Task objective:
Begin at the line containing "o_sel_r <= grant_idx_s;" in the entries below and end at the line containing "skid_eop_r <= mux_eop_s;"; transcribe that range exactly and nothing outside it.

── Given data ──

$ cat src/rtl/ps_rr_arbiter.sv
// ps_rr_arbiter: packet-level round-robin arbiter feeding one PacketStream output.
// A grant is held until the eop word of the granted requester is accepted.
// The output side is a two-entry buffer made of the output register and a skid
// register. It keeps o_rdy off every i_rdy path and every input off the o_* outputs.

module ps_rr_arbiter #(
    parameter int WIDTH  = 8,
    parameter int INPUTS = 4,
    localparam int SELW  = $clog2(INPUTS)
) (
    input  logic                     reset_n,
    input  logic                     clk,
    input  logic [INPUTS*WIDTH-1:0]  i_dat,
    input  logic [INPUTS-1:0]        i_val,
    input  logic [INPUTS-1:0]        i_eop,
    output logic [INPUTS-1:0]        i_rdy,
    output logic [WIDTH-1:0]         o_dat,
    output logic                     o_val,
    output logic                     o_eop,
    input  logic                     o_rdy,
    output logic [SELW-1:0]          o_sel
);

    localparam logic [0:0]      ST_IDLE   = 1'b0;
    localparam logic [0:0]      ST_BUSY   = 1'b1;
    localparam logic [SELW-1:0] LAST_INIT = SELW'(INPUTS - 1);

    logic [0:0]        state_r;
    logic [SELW-1:0]   last_r;
    logic [SELW-1:0]   o_sel_r;
    logic [WIDTH-1:0]  o_dat_r;
    logic              o_val_r;
    logic              o_eop_r;
    logic [WIDTH-1:0]  skid_dat_r;
    logic              skid_eop_r;
    logic              skid_val_r;

    logic              grant_val_s;
    logic [SELW-1:0]   grant_idx_s;
    logic [WIDTH-1:0]  mux_dat_s;
    logic              mux_eop_s;
    logic              mux_val_s;
    logic              accept_s;
    logic              o_load_s;
    logic [INPUTS-1:0] i_rdy_s;

    // Requester index 'offs' positions after 'base', wrapping at INPUTS.
    function automatic logic [SELW-1:0] rr_index(input logic [SELW-1:0] base, input int offs);
        return SELW'((int'(base) + offs) % INPUTS);
    endfunction

    // Round-robin search: walk from the farthest candidate back to last+1 so the
    // nearest requesting index after the previous grant overwrites the others.
    always_comb begin
        grant_val_s = |i_val;
        grant_idx_s = {SELW{1'b0}};
        for (int i = INPUTS; i >= 1; i--) begin
            grant_idx_s = i_val[rr_index(last_r, i)] ? rr_index(last_r, i) : grant_idx_s;
        end
    end

    // AND-OR word mux on the granted requester and per-requester ready.
    // Ready depends only on registers, so o_rdy never reaches i_rdy.
    always_comb begin
        mux_dat_s = {WIDTH{1'b0}};
        mux_eop_s = 1'b0;
        mux_val_s = 1'b0;
        i_rdy_s   = {INPUTS{1'b0}};
        for (int k = 0; k < INPUTS; k++) begin
            mux_dat_s  = mux_dat_s | (i_dat[k*WIDTH +: WIDTH] & {WIDTH{o_sel_r == SELW'(k)}});
            mux_eop_s  = mux_eop_s | (i_eop[k] & (o_sel_r == SELW'(k)));
            mux_val_s  = mux_val_s | (i_val[k] & (o_sel_r == SELW'(k)));
            i_rdy_s[k] = (state_r == ST_BUSY) & (o_sel_r == SELW'(k)) & ~skid_val_r;
        end
    end

    // A word is accepted only in BUSY while the skid slot is free.
    // The output register may reload when it is empty or is being drained.
    always_comb begin
        accept_s = (state_r == ST_BUSY) & mux_val_s & ~skid_val_r;
        o_load_s = ~o_val_r | o_rdy;
    end

    // Grant FSM: take a grant in IDLE, and hold it until the eop word is accepted.
    always_ff @(posedge clk or negedge reset_n) begin
        if (!reset_n) begin
            state_r <= ST_IDLE;
            last_r  <= LAST_INIT;
            o_sel_r <= {SELW{1'b0}};
        end else begin
            case (state_r)
                ST_IDLE: begin
                    if (grant_val_s) begin
                        state_r <= ST_BUSY;
                        last_r  <= grant_idx_s;
                        o_sel_r <= grant_idx_s;
                    end else begin
                        state_r <= ST_IDLE;
                    end
                end
                ST_BUSY: begin
                    if (accept_s && mux_eop_s) begin
                        state_r <= ST_IDLE;
                    end else begin
                        state_r <= ST_BUSY;
                    end
                end
                default: begin
                    state_r <= ST_IDLE;
                end
            endcase
        end
    end

    // Output register plus skid slot. The buffer drains regardless of FSM state,
    // and the skid slot catches a word accepted while the output is stalled.
    always_ff @(posedge clk or negedge reset_n) begin
        if (!reset_n) begin
            o_val_r    <= 1'b0;
            o_dat_r    <= {WIDTH{1'b0}};
            o_eop_r    <= 1'b0;
            skid_val_r <= 1'b0;
            skid_dat_r <= {WIDTH{1'b0}};
            skid_eop_r <= 1'b0;
        end else if (o_load_s) begin
            o_val_r    <= skid_val_r | accept_s;
            skid_val_r <= 1'b0;
            if (skid_val_r) begin
                o_dat_r <= skid_dat_r;
                o_eop_r <= skid_eop_r;
            end else if (accept_s) begin
                o_dat_r <= mux_dat_s;
                o_eop_r <= mux_eop_s;
            end else begin
                o_dat_r <= o_dat_r;
                o_eop_r <= o_eop_r;
            end
        end else if (accept_s) begin
            skid_val_r <= 1'b1;
            skid_dat_r <= mux_dat_s;
            skid_eop_r <= mux_eop_s;
        end else begin
            skid_val_r <= skid_val_r;
        end
    end

    assign i_rdy = i_rdy_s;
    assign o_dat = o_dat_r;
    assign o_val = o_val_r;
    assign o_eop = o_eop_r;
    assign o_sel = o_sel_r;

endmodule

$ cat config.mk
export PLATFORM = sky130hd
export DESIGN_NAME = ps_rr_arbiter
export DESIGN_NICKNAME = d
export VERILOG_FILES = /design/src/rtl/ps_rr_arbiter.sv
export SDC_FILE = /design/constraint.sdc
export NUM_CORES = 1
export LEC_CHECK = 0
export CAP_MARGIN = 10
export CORE_ASPECT_RATIO = 0.75
export CORE_MARGIN = 3
export CORE_UTILIZATION = 39
export DETAILED_ROUTE_END_ITERATION = 16
export GPL_TIMING_DRIVEN = 0
export PLACE_DENSITY = 0.76
export SYNTH_ARGS = -nofsm -noshare
export SYNTH_HDL_FRONTEND = slang
export SYNTH_SLANG_ARGS = --single-unit
$ cat constraint.sdc
create_clock -name clk -period 1.7 [get_ports clk]
set_clock_uncertainty 0.1 [all_clocks]
set_input_delay 0.17 -clock clk [delete_from_list [all_inputs] [get_ports clk]]
set_output_delay 0.17 -clock clk [all_outputs]
set_load 0.03 [all_outputs]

───

Result of the task:
                        o_sel_r <= grant_idx_s;
                    end else begin
                        state_r <= ST_IDLE;
                    end
                end
                ST_BUSY: begin
                    if (accept_s && mux_eop_s) begin
                        state_r <= ST_IDLE;
                    end else begin
                        state_r <= ST_BUSY;
                    end
                end
                default: begin
                    state_r <= ST_IDLE;
                end
            endcase
        end
    end

    // Output register plus skid slot. The buffer drains regardless of FSM state,
    // and the skid slot catches a word accepted while the output is stalled.
    always_ff @(posedge clk or negedge reset_n) begin
        if (!reset_n) begin
            o_val_r    <= 1'b0;
            o_dat_r    <= {WIDTH{1'b0}};
            o_eop_r    <= 1'b0;
            skid_val_r <= 1'b0;
            skid_dat_r <= {WIDTH{1'b0}};
            skid_eop_r <= 1'b0;
        end else if (o_load_s) begin
            o_val_r    <= skid_val_r | accept_s;
            skid_val_r <= 1'b0;
            if (skid_val_r) begin
                o_dat_r <= skid_dat_r;
                o_eop_r <= skid_eop_r;
            end else if (accept_s) begin
                o_dat_r <= mux_dat_s;
                o_eop_r <= mux_eop_s;
            end else begin
                o_dat_r <= o_dat_r;
                o_eop_r <= o_eop_r;
            end
        end else if (accept_s) begin
            skid_val_r <= 1'b1;
            skid_dat_r <= mux_dat_s;
            skid_eop_r <= mux_eop_s;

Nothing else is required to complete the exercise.